Sonus Texere! Automated Dense Soundtrack Construction for Books using Movie Adaptations
Jaidev Shriram,Makarand Tapaswi,Vinoo A R
International Society for Music Information Retrieval, ISMIR, 2022
@inproceedings{bib_Sonu_2022, AUTHOR = {Jaidev Shriram, Makarand Tapaswi, Vinoo A R}, TITLE = {Sonus Texere! Automated Dense Soundtrack Construction for Books using Movie Adaptations}, BOOKTITLE = {International Society for Music Information Retrieval}. YEAR = {2022}}
Reading, much like music listening, is an immersive experience that transports readers while taking them on an emotional journey. Listening to complementary music has the potential to amplify the reading experience, especially when the music is stylistically cohesive and emotionally relevant. In this paper, we propose the first fully automatic method to build a dense soundtrack for books, which can play high-quality instrumental music for the entirety of the reading duration. Our work employs a unique text processing and music weaving pipeline that determines the context and emotional composition of scenes in a chapter.

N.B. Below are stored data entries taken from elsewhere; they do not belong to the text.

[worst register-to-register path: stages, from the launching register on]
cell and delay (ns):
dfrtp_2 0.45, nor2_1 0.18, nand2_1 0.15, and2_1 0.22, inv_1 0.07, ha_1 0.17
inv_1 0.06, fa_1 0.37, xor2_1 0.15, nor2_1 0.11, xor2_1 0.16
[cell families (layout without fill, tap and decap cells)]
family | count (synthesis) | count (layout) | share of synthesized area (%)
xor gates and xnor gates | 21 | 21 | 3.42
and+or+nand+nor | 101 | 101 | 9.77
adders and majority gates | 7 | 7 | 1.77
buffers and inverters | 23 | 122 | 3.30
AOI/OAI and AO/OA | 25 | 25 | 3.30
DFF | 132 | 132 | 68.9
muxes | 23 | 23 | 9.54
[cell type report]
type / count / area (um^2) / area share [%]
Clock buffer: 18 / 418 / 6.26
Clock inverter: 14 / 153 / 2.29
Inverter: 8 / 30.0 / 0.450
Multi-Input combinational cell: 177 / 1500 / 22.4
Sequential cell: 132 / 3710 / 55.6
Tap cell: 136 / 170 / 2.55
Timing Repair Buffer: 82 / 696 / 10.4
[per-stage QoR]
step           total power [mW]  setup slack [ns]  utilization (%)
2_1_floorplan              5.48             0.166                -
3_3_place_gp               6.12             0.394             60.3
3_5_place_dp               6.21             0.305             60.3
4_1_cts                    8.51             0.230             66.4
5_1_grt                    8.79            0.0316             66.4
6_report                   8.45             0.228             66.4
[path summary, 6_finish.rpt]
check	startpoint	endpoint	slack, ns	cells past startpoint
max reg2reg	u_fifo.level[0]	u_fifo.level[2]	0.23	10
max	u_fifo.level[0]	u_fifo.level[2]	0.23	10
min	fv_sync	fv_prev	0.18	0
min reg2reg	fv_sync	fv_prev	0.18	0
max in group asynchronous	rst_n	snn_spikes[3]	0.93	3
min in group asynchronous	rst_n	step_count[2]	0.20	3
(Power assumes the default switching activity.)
===== src/rtl/fpu_defs_fmac.sv =====
// Shared FMAC definitions: datapath widths and small helpers used by the
// FMAC issue arbiter and its round-robin selector.
package fpu_defs_fmac;

  localparam int unsigned C_FMAC_WIDTH = 32;
  localparam int unsigned C_RM_WIDTH   = 3;
  localparam int unsigned C_FLAG_WIDTH = 5;

  // Increment an index modulo n (used for the round-robin pointer).
  function automatic int unsigned wrap_inc(input int unsigned idx, input int unsigned n);
    return (idx + 1 >= n) ? 0 : idx + 1;
  endfunction

endpackage


===== src/rtl/rr_arb_tree_fmac.sv =====
// Combinational round-robin selector: picks the lowest-indexed requester at
// or above the priority pointer, wrapping modulo NUM_REQ.
module rr_arb_tree_fmac #(
  parameter int unsigned NUM_REQ = 4,
  parameter int unsigned IDX_W   = (NUM_REQ > 1) ? $clog2(NUM_REQ) : 1
) (
  input  logic [NUM_REQ-1:0] req_i,
  input  logic [IDX_W-1:0]   prio_i,
  output logic [NUM_REQ-1:0] gnt_o,
  output logic [IDX_W-1:0]   idx_o,
  output logic               vld_o
);

  int unsigned j;
  logic        found;

  // Scan requesters starting at the pointer; first hit wins.
  always_comb begin
    gnt_o = '0;
    idx_o = '0;
    found = 1'b0;
    j     = 0;
    for (int unsigned i = 0; i < NUM_REQ; i++) begin
      j = 32'(prio_i) + i;
      if (j >= NUM_REQ) j = j - NUM_REQ;
      if (!found && req_i[j]) begin
        found    = 1'b1;
        gnt_o[j] = 1'b1;
        idx_o    = IDX_W'(j);
      end
    end
    vld_o = found;
  end

endmodule


===== src/rtl/fmac_arbiter.sv =====
// Shares one pipelined FMAC datapath among C_NUM_REQ requesters. Tracks
// in-flight ops as a {valid, tag} shift register, routes results back by tag
// and freezes the whole pipe while the owning requester is not ready.
module fmac_arbiter
  import fpu_defs_fmac::*;
#(
  parameter int unsigned C_NUM_REQ = 4,
  parameter int unsigned C_LAT     = 3
) (
  input  logic                                     Clk_CI,
  input  logic                                     Rst_RI,
  input  logic [C_NUM_REQ-1:0]                     Req_SI,
  input  logic [C_NUM_REQ-1:0][C_FMAC_WIDTH-1:0]   OpA_DI,
  input  logic [C_NUM_REQ-1:0][C_FMAC_WIDTH-1:0]   OpB_DI,
  input  logic [C_NUM_REQ-1:0][C_FMAC_WIDTH-1:0]   OpC_DI,
  input  logic [C_NUM_REQ-1:0][C_RM_WIDTH-1:0]     RM_DI,
  output logic [C_NUM_REQ-1:0]                     Gnt_SO,
  output logic [C_FMAC_WIDTH-1:0]                  OpA_DO,
  output logic [C_FMAC_WIDTH-1:0]                  OpB_DO,
  output logic [C_FMAC_WIDTH-1:0]                  OpC_DO,
  output logic [C_RM_WIDTH-1:0]                    RM_DO,
  output logic                                     Valid_SO,
  output logic                                     En_SO,
  input  logic [C_FMAC_WIDTH-1:0]                  Res_DI,
  input  logic [C_FLAG_WIDTH-1:0]                  Flags_DI,
  output logic [C_FMAC_WIDTH-1:0]                  Res_DO,
  output logic [C_FLAG_WIDTH-1:0]                  Flags_DO,
  output logic [C_NUM_REQ-1:0]                     ResValid_SO,
  input  logic [C_NUM_REQ-1:0]                     ResReady_SI,
  input  logic                                     Flush_SI,
  output logic                                     Busy_SO
);

  localparam int unsigned TW = (C_NUM_REQ > 1) ? $clog2(C_NUM_REQ) : 1;

  logic [C_LAT-1:0]         vld_pipe_q, vld_pipe_d;
  logic [C_LAT-1:0][TW-1:0] tag_pipe_q, tag_pipe_d;
  logic [TW-1:0]            prio_q, prio_d;

  logic [C_NUM_REQ-1:0] arb_gnt;
  logic [TW-1:0]        arb_idx;
  logic                 arb_vld;
  logic [TW-1:0]        last_tag;
  logic [TW-1:0]        sel;
  logic                 last_vld;
  logic                 stall;
  logic                 issue;

  rr_arb_tree_fmac #(
    .NUM_REQ (C_NUM_REQ),
    .IDX_W   (TW)
  ) u_rr (
    .req_i  (Req_SI),
    .prio_i (prio_q),
    .gnt_o  (arb_gnt),
    .idx_o  (arb_idx),
    .vld_o  (arb_vld)
  );

  // Stall when the oldest op cannot hand its result to its owner.
  always_comb begin
    last_vld = vld_pipe_q[C_LAT-1];
    last_tag = tag_pipe_q[C_LAT-1];
    stall    = last_vld & ~ResReady_SI[last_tag];
    issue    = arb_vld & ~stall & ~Flush_SI & ~Rst_RI;
  end

  // Next state: flush wipes valids even under stall; otherwise shift on enable.
  always_comb begin
    vld_pipe_d = vld_pipe_q;
    tag_pipe_d = tag_pipe_q;
    prio_d     = prio_q;
    if (!stall) begin
      for (int unsigned k = C_LAT - 1; k > 0; k--) begin
        vld_pipe_d[k] = vld_pipe_q[k-1];
        tag_pipe_d[k] = tag_pipe_q[k-1];
      end
      vld_pipe_d[0] = issue;
      tag_pipe_d[0] = arb_idx;
    end
    if (Flush_SI) vld_pipe_d = '0;
    if (issue) prio_d = TW'(wrap_inc(32'(arb_idx), C_NUM_REQ));
  end

  // Pipe tracking state and round-robin pointer.
  always_ff @(posedge Clk_CI) begin
    if (Rst_RI) begin
      vld_pipe_q <= '0;
      tag_pipe_q <= '0;
      prio_q     <= '0;
    end else begin
      vld_pipe_q <= vld_pipe_d;
      tag_pipe_q <= tag_pipe_d;
      prio_q     <= prio_d;
    end
  end

  // Output muxing; everything is forced quiet during reset except the enable.
  always_comb begin
    sel         = issue ? arb_idx : '0;
    Gnt_SO      = issue ? arb_gnt : '0;
    Valid_SO    = issue;
    En_SO       = Rst_RI | ~stall;
    OpA_DO      = Rst_RI ? '0 : OpA_DI[sel];
    OpB_DO      = Rst_RI ? '0 : OpB_DI[sel];
    OpC_DO      = Rst_RI ? '0 : OpC_DI[sel];
    RM_DO       = Rst_RI ? '0 : RM_DI[sel];
    Res_DO      = Rst_RI ? '0 : Res_DI;
    Flags_DO    = Rst_RI ? '0 : Flags_DI;
    Busy_SO     = ~Rst_RI & (|vld_pipe_q);
    ResValid_SO = '0;
    if (last_vld && !Flush_SI && !Rst_RI) ResValid_SO[last_tag] = 1'b1;
  end

endmodule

This allows our method to identify and play relevant excerpts from the soundtrack of the book’s movie adaptation. By relying on the movie composer’s craftsmanship, our book soundtracks include expert-made motifs and other scene-specific musical characteristics. We validate the design decisions of our approach through a perceptual study. Our readers note that the book soundtrack greatly enhanced their reading experience, due to high immersiveness granted via uninterrupted and style-consistent music, and a heightened emotional state attained via high precision emotion and scene context recognition.